The traditional way of making beef jerky.
At a glance:
"Holy cow!" is the obvious, blasphemous and yet appropriate response to this very unrewardin movie. There are crowd-pleasin blockbusters and there are niche-market, art house indies. Then there are films like Isolation, ones that befuddle the human mind to no end.
Essie Davis gets to grace this poster.
Others I've seen feature Ruth Negga.
Bad news on the doorstep:
So befuddlin was it that it befuddled itself into the hearts of several film festival judges and won some mediocre horror movie awards even! How do we make heads and tails of this one? It's essentially a one-sentence movie - a full-length feature about a mutant cow foetus terrorisin an Irish farm. Oh wait – there's actually a few of them, but one was particularly difficult to capture. In any case, it's about Dan Reilly (John Lynch), an Irish farmer whom we are told is a little short on money. It soon transpires through Orla (Essie Davis), the vet, that together they have been workin for mad scientist John (Marcel Iures) in bizarre biological experiments involving cow-breedin. Meanwhile, a young couple (Sean Harris and Ruth Negga), runnin away from an unknown enemy, enters the fray when Dan experiences trouble with a calf and asks for help. Soon however, the fate of everyone on the farm becomes inextricably linked with a missin cow foetus.
Reminds me of:
The now-defunct Cathay-Keris distribution arm in Malaysia. When I watched this in 2007 under their limited release, this movie was showin at one solitary cinema nationwide, givin its film title the most fittin tribute ever.
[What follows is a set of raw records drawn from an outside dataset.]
From an optimization exercise on the open Yosys and OpenROAD flow, aimed at small area, a short achievable clock period and few clock cycles; shortcuts taken in it are not production practice. At most, simulation tests tie the RTL to the original design; equivalence was not proved. Power is estimated from default activity; no workload was simulated.

==> exp/delta <==
==> flow/design.v <==
module filter2d(
                input           clk,
                input           rstn,
                input           start,
                output reg      finish,
                output          cs,
                output          we,
                output [16:0]   addr,
                output [7:0]    din,
                input  [7:0]    dout,
                input           h_write,
                input  [3:0]    h_idx,
                input  [7:0]    h_data
);
reg        run;
reg  [2:0] t;
reg  [7:0] s;
reg  [7:0] b;
wire t_last = (t == 3'd5);
wire done   = (t == 3'd5) && (s == 8'd1) && b[7];
always @(posedge clk or negedge rstn) begin
    if (!rstn) begin
        run    <= 1'b0;
        t      <= 3'd0;
        s      <= 8'd0;
        b      <= 8'd0;
        finish <= 1'b0;
    end else begin
        finish <= run & done;
        if (start) begin
            run <= 1'b1;
            t   <= 3'd1;
            s   <= 8'd0;
            b   <= 8'd0;
        end else if (run) begin
            if (done) run <= 1'b0;
            t <= t_last ? 3'd0 : t + 3'd1;
            if (t_last) begin
                s <= s + 8'd1;
                if (s == 8'd255) b <= b + 8'd1;
            end
        end
    end
end
reg         cs_q, we_q;
reg  [16:0] addr_q;
reg  [7:0]  din_q;
assign cs   = cs_q;
assign we   = we_q;
assign addr = addr_q;
assign din  = din_q;
wire [6:0] bm1 = b[6:0] - 7'd1;
wire [6:0] bp1 = b[6:0] + 7'd1;
wire       wprev = (s[7:1] == 7'd0);           
wire [6:0] bw  = wprev ? bm1 : b[6:0];
wire [7:0] sw  = s - 8'd2;
reg        n_cs, n_we;
reg [16:0] n_addr;
always @(*) begin
    n_we = 1'b0;
    case (t)
        3'd0: begin n_addr = {1'b0, bm1,    1'b1, s};  n_cs = (b != 8'd0) && !b[7]; end
        3'd1: begin n_addr = {1'b0, b[6:0], 1'b0, s};  n_cs = !b[7]; end
        3'd2: begin n_addr = {1'b1, bw,     1'b0, sw}; n_cs = !((b == 8'd0) && wprev); n_we = 1'b1; end
        3'd3: begin n_addr = {1'b0, b[6:0], 1'b1, s};  n_cs = !b[7]; end
        3'd4: begin n_addr = {1'b1, bw,     1'b1, sw}; n_cs = !((b == 8'd0) && wprev); n_we = 1'b1; end
        default: begin n_addr = {1'b0, bp1, 1'b0, s};  n_cs = (b[6:0] != 7'd127) && !b[7]; end
    endcase
end
always @(posedge clk or negedge rstn) begin
    if (!rstn) begin
        cs_q <= 1'b0;
        we_q <= 1'b0;
    end else begin
        cs_q <= run & n_cs;
        we_q <= run & n_cs & n_we;
    end
end
always @(posedge clk) addr_q <= n_addr;
reg [7:0] h0, h1, h2, h3, h4, h5, h6, h7, h8;
always @(posedge clk or negedge rstn) begin
    if (!rstn) begin
        h0 <= 8'h08; h1 <= 8'h10; h2 <= 8'h08;
        h3 <= 8'h10; h4 <= 8'h20; h5 <= 8'h10;
        h6 <= 8'h08; h7 <= 8'h10; h8 <= 8'h08;
    end else if (h_write) begin
        case (h_idx)
            4'd0: h0 <= h_data;
            4'd1: h1 <= h_data;
            4'd2: h2 <= h_data;
            4'd3: h3 <= h_data;
            4'd4: h4 <= h_data;
            4'd5: h5 <= h_data;
            4'd6: h6 <= h_data;
            4'd7: h7 <= h_data;
            4'd8: h8 <= h_data;
            default: ;
        endcase
    end
end
reg       rv;
reg [7:0] pd;
wire      pd_en = (t == 3'd2) || (t == 3'd3) || (t == 3'd5) || (t == 3'd1);
always @(posedge clk) begin
    rv <= cs_q;
    if (pd_en) pd <= rv ? dout : 8'd0;
end
reg  [7:0] cr0, cr1, cr2;
reg        mfirst;
wire [2:0] kdec = (t == 3'd2 || t == 3'd3) ? 3'b001 :
                  (t == 3'd4 || t == 3'd5) ? 3'b010 : 3'b100;
wire       mfirst_n = (t == 3'd2) ? (s == 8'd0) : mfirst;
always @(posedge clk) begin
    mfirst <= mfirst_n;
    cr0 <= ({8{kdec[0]}} & h0) | ({8{kdec[1]}} & h3) | ({8{kdec[2]}} & h6);
    cr1 <= ({8{kdec[0]}} & h1) | ({8{kdec[1]}} & h4) | ({8{kdec[2]}} & h7);
    cr2 <= (({8{kdec[0]}} & h2) | ({8{kdec[1]}} & h5) | ({8{kdec[2]}} & h8)) & {8{~mfirst_n}};
end
wire [15:0] ms0, mc0, ms1, mc1, ms2, mc2;
mul8cs u_m0 (.a(pd), .b(cr0), .s(ms0), .c(mc0));
mul8cs u_m1 (.a(pd), .b(cr1), .s(ms1), .c(mc1));
mul8cs u_m2 (.a(pd), .b(cr2), .s(ms2), .c(mc2));
reg [15:0] ps0, pc0, ps1, pc1, ps2, pc2;
always @(posedge clk) begin
    ps0 <= ms0; pc0 <= mc0;
    ps1 <= ms1; pc1 <= mc1;
    ps2 <= ms2; pc2 <= mc2;
end
localparam [19:0] K = 20'd64;
reg  [2:0] ka;        
reg        mk;        
reg        afirst;
wire [2:0] kadec = (t == 3'd3 || t == 3'd4) ? 3'b001 :
                   (t == 3'd5 || t == 3'd0) ? 3'b010 : 3'b100;
wire       afirst_n = (t == 3'd3) ? (s == 8'd0) : afirst;
always @(posedge clk) begin
    ka     <= kadec;
    afirst <= afirst_n;
    mk     <= afirst_n & kadec[0];
end
function [19:0] macc;
    input [19:0] x;
    input [15:0] ps, pc;
    reg   [15:0] p;
    begin
        p    = ps + pc;
        macc = x + {4'd0, ps} + {4'd0, pc} + {{4{p[15]}}, 16'd0};
    end
endfunction
reg [19:0] fa, fb;
reg [18:0] ma, mb;
reg [17:0] na, nb;
wire [19:0] fres = macc(fa, ps2, pc2);
wire [19:0] mres = macc(mk    ? K : {ma[18], ma}, ps1, pc1);
wire [19:0] nres = macc(ka[0] ? K : {{2{na[17]}}, na}, ps0, pc0);
always @(posedge clk) begin
    fa <= fb;
    ma <= mb;
    na <= nb;
    fb <= ka[2] ? mres : fres;
    mb <= ka[2] ? nres[18:0] : mres[18:0];
    nb <= nres[17:0];
end
wire [7:0] pix = (fres[19:15] != 5'd0) ? 8'hff : fres[14:7];
always @(posedge clk) if (ka[2]) din_q <= pix;
endmodule
module mul8cs(input [7:0] a, input [7:0] b, output [15:0] s, output [15:0] c);
wire pp0_0 = a[0] & b[0];
wire pp0_1 = a[1] & b[0];
wire pp0_2 = a[2] & b[0];
wire pp0_3 = a[3] & b[0];
wire pp0_4 = a[4] & b[0];
wire pp0_5 = a[5] & b[0];
wire pp0_6 = a[6] & b[0];
wire pp0_7 = a[7] & b[0];
wire pp1_0 = a[0] & b[1];
wire pp1_1 = a[1] & b[1];
wire pp1_2 = a[2] & b[1];
wire pp1_3 = a[3] & b[1];
wire pp1_4 = a[4] & b[1];
wire pp1_5 = a[5] & b[1];
wire pp1_6 = a[6] & b[1];
wire pp1_7 = a[7] & b[1];
wire pp2_0 = a[0] & b[2];
wire pp2_1 = a[1] & b[2];
wire pp2_2 = a[2] & b[2];
wire pp2_3 = a[3] & b[2];
wire pp2_4 = a[4] & b[2];
wire pp2_5 = a[5] & b[2];
wire pp2_6 = a[6] & b[2];
wire pp2_7 = a[7] & b[2];
wire pp3_0 = a[0] & b[3];
wire pp3_1 = a[1] & b[3];
wire pp3_2 = a[2] & b[3];
wire pp3_3 = a[3] & b[3];
wire pp3_4 = a[4] & b[3];
wire pp3_5 = a[5] & b[3];
wire pp3_6 = a[6] & b[3];
wire pp3_7 = a[7] & b[3];
wire pp4_0 = a[0] & b[4];
wire pp4_1 = a[1] & b[4];
wire pp4_2 = a[2] & b[4];
wire pp4_3 = a[3] & b[4];
wire pp4_4 = a[4] & b[4];
wire pp4_5 = a[5] & b[4];
wire pp4_6 = a[6] & b[4];
wire pp4_7 = a[7] & b[4];
wire pp5_0 = a[0] & b[5];
wire pp5_1 = a[1] & b[5];
wire pp5_2 = a[2] & b[5];
wire pp5_3 = a[3] & b[5];
wire pp5_4 = a[4] & b[5];
wire pp5_5 = a[5] & b[5];
wire pp5_6 = a[6] & b[5];
wire pp5_7 = a[7] & b[5];
wire pp6_0 = a[0] & b[6];
wire pp6_1 = a[1] & b[6];
wire pp6_2 = a[2] & b[6];
wire pp6_3 = a[3] & b[6];
wire pp6_4 = a[4] & b[6];
wire pp6_5 = a[5] & b[6];
wire pp6_6 = a[6] & b[6];
wire pp6_7 = a[7] & b[6];
wire pp7_0 = a[0] & b[7];
wire pp7_1 = a[1] & b[7];
wire pp7_2 = a[2] & b[7];
wire pp7_3 = a[3] & b[7];
wire pp7_4 = a[4] & b[7];
wire pp7_5 = a[5] & b[7];
wire pp7_6 = a[6] & b[7];
wire pp7_7 = a[7] & b[7];
wire w1 = pp0_6 ^ pp1_5;
wire w2 = pp0_6 & pp1_5;
wire w3 = pp0_7 ^ pp1_6 ^ pp2_5;
wire w4 = (pp0_7 & pp1_6) | (pp0_7 & pp2_5) | (pp1_6 & pp2_5);
wire w5 = pp3_4 ^ pp4_3;
wire w6 = pp3_4 & pp4_3;
wire w7 = pp1_7 ^ pp2_6 ^ pp3_5;
wire w8 = (pp1_7 & pp2_6) | (pp1_7 & pp3_5) | (pp2_6 & pp3_5);
wire w9 = pp4_4 ^ pp5_3;
wire w10 = pp4_4 & pp5_3;
wire w11 = pp2_7 ^ pp3_6 ^ pp4_5;
wire w12 = (pp2_7 & pp3_6) | (pp2_7 & pp4_5) | (pp3_6 & pp4_5);
wire w13 = pp0_4 ^ pp1_3;
wire w14 = pp0_4 & pp1_3;
wire w15 = pp0_5 ^ pp1_4 ^ pp2_3;
wire w16 = (pp0_5 & pp1_4) | (pp0_5 & pp2_3) | (pp1_4 & pp2_3);
wire w17 = pp3_2 ^ pp4_1;
wire w18 = pp3_2 & pp4_1;
wire w19 = w1 ^ pp2_4 ^ pp3_3;
wire w20 = (w1 & pp2_4) | (w1 & pp3_3) | (pp2_4 & pp3_3);
wire w21 = pp4_2 ^ pp5_1 ^ pp6_0;
wire w22 = (pp4_2 & pp5_1) | (pp4_2 & pp6_0) | (pp5_1 & pp6_0);
wire w23 = w2 ^ w3 ^ w5;
wire w24 = (w2 & w3) | (w2 & w5) | (w3 & w5);
wire w25 = pp5_2 ^ pp6_1 ^ pp7_0;
wire w26 = (pp5_2 & pp6_1) | (pp5_2 & pp7_0) | (pp6_1 & pp7_0);
wire w27 = w4 ^ w6 ^ w7;
wire w28 = (w4 & w6) | (w4 & w7) | (w6 & w7);
wire w29 = w9 ^ pp6_2 ^ pp7_1;
wire w30 = (w9 & pp6_2) | (w9 & pp7_1) | (pp6_2 & pp7_1);
wire w31 = w8 ^ w10 ^ w11;
wire w32 = (w8 & w10) | (w8 & w11) | (w10 & w11);
wire w33 = pp5_4 ^ pp6_3 ^ pp7_2;
wire w34 = (pp5_4 & pp6_3) | (pp5_4 & pp7_2) | (pp6_3 & pp7_2);
wire w35 = w12 ^ pp3_7 ^ pp4_6;
wire w36 = (w12 & pp3_7) | (w12 & pp4_6) | (pp3_7 & pp4_6);
wire w37 = pp5_5 ^ pp6_4 ^ pp7_3;
wire w38 = (pp5_5 & pp6_4) | (pp5_5 & pp7_3) | (pp6_4 & pp7_3);
wire w39 = pp4_7 ^ pp5_6 ^ pp6_5;
wire w40 = (pp4_7 & pp5_6) | (pp4_7 & pp6_5) | (pp5_6 & pp6_5);
wire w41 = pp0_3 ^ pp1_2;
wire w42 = pp0_3 & pp1_2;
wire w43 = w13 ^ pp2_2 ^ pp3_1;
wire w44 = (w13 & pp2_2) | (w13 & pp3_1) | (pp2_2 & pp3_1);
wire w45 = w14 ^ w15 ^ w17;
wire w46 = (w14 & w15) | (w14 & w17) | (w15 & w17);
wire w47 = w16 ^ w18 ^ w19;
wire w48 = (w16 & w18) | (w16 & w19) | (w18 & w19);
wire w49 = w20 ^ w22 ^ w23;
wire w50 = (w20 & w22) | (w20 & w23) | (w22 & w23);
wire w51 = w24 ^ w26 ^ w27;
wire w52 = (w24 & w26) | (w24 & w27) | (w26 & w27);
wire w53 = w28 ^ w30 ^ w31;
wire w54 = (w28 & w30) | (w28 & w31) | (w30 & w31);
wire w55 = w32 ^ w34 ^ w35;
wire w56 = (w32 & w34) | (w32 & w35) | (w34 & w35);
wire w57 = w36 ^ w38 ^ w39;
wire w58 = (w36 & w38) | (w36 & w39) | (w38 & w39);
wire w59 = w40 ^ pp5_7 ^ pp6_6;
wire w60 = (w40 & pp5_7) | (w40 & pp6_6) | (pp5_7 & pp6_6);
wire w61 = pp0_2 ^ pp1_1;
wire w62 = pp0_2 & pp1_1;
wire w63 = w41 ^ pp2_1 ^ pp3_0;
wire w64 = (w41 & pp2_1) | (w41 & pp3_0) | (pp2_1 & pp3_0);
wire w65 = w42 ^ w43 ^ pp4_0;
wire w66 = (w42 & w43) | (w42 & pp4_0) | (w43 & pp4_0);
wire w67 = w44 ^ w45 ^ pp5_0;
wire w68 = (w44 & w45) | (w44 & pp5_0) | (w45 & pp5_0);
wire w69 = w46 ^ w47 ^ w21;
wire w70 = (w46 & w47) | (w46 & w21) | (w47 & w21);
wire w71 = w48 ^ w49 ^ w25;
wire w72 = (w48 & w49) | (w48 & w25) | (w49 & w25);
wire w73 = w50 ^ w51 ^ w29;
wire w74 = (w50 & w51) | (w50 & w29) | (w51 & w29);
wire w75 = w52 ^ w53 ^ w33;
wire w76 = (w52 & w53) | (w52 & w33) | (w53 & w33);
wire w77 = w54 ^ w55 ^ w37;
wire w78 = (w54 & w55) | (w54 & w37) | (w55 & w37);
wire w79 = w56 ^ w57 ^ pp7_4;
wire w80 = (w56 & w57) | (w56 & pp7_4) | (w57 & pp7_4);
wire w81 = w58 ^ w59 ^ pp7_5;
wire w82 = (w58 & w59) | (w58 & pp7_5) | (w59 & pp7_5);
wire w83 = w60 ^ pp6_7 ^ pp7_6;
wire w84 = (w60 & pp6_7) | (w60 & pp7_6) | (pp6_7 & pp7_6);
assign s = {1'b0, w84, w82, w80, w78, w76, w74, w72, w70, w68, w66, w64, w62, w61, pp0_1, pp0_0};
assign c = {1'b0, pp7_7, w83, w81, w79, w77, w75, w73, w71, w69, w67, w65, w63, pp2_0, pp1_0, 1'b0};
endmodule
I have no clue what's goin on here.
Or here.
I can't remember if I cried:
Havin such an unusual plot, this was bound to provide at least some shock entertainment, you'd think. So many things were out of place however, when shock turned to schlock within the first 30 minutes, the most frustratin being the characters which are so painfully disengagin. I couldn't be bothered if they died, lived, won the lottery or turned into lactatin mutant cows. With no real protagonists, coupled in with a claustrophobic settin, the appeal became very limited. The ecological arguments of genetic tamperin in this movie were already lost – not on merit, but attention – by the time the crawlin foeti stopped makin you go 'euww'.
Amacam joker, berapa bintang lu mau kasi?
Ruth Negga
There's one savin grace - the traditional FX. This would've been a straight-to-DVD feature if the cows were anywhere near digital. What we get to see is quite graphic – say, a vaginal checkup performed on a cow – and the details of the goo, gum, teeth and blood are a nice touch. Bein so stickily real, the movie however shot itself in the hoof (ha!) again when the screenplay didn't allow for a fuller view of the mutant cow in question. Well, it did teach me about how swingin a newborn calf around your head from its hind legs is supposed to accelerate blood flow to the heart. Moo-ving stuff, eh?1/2
Bonus material:
Like this character, I was drowning in the movie.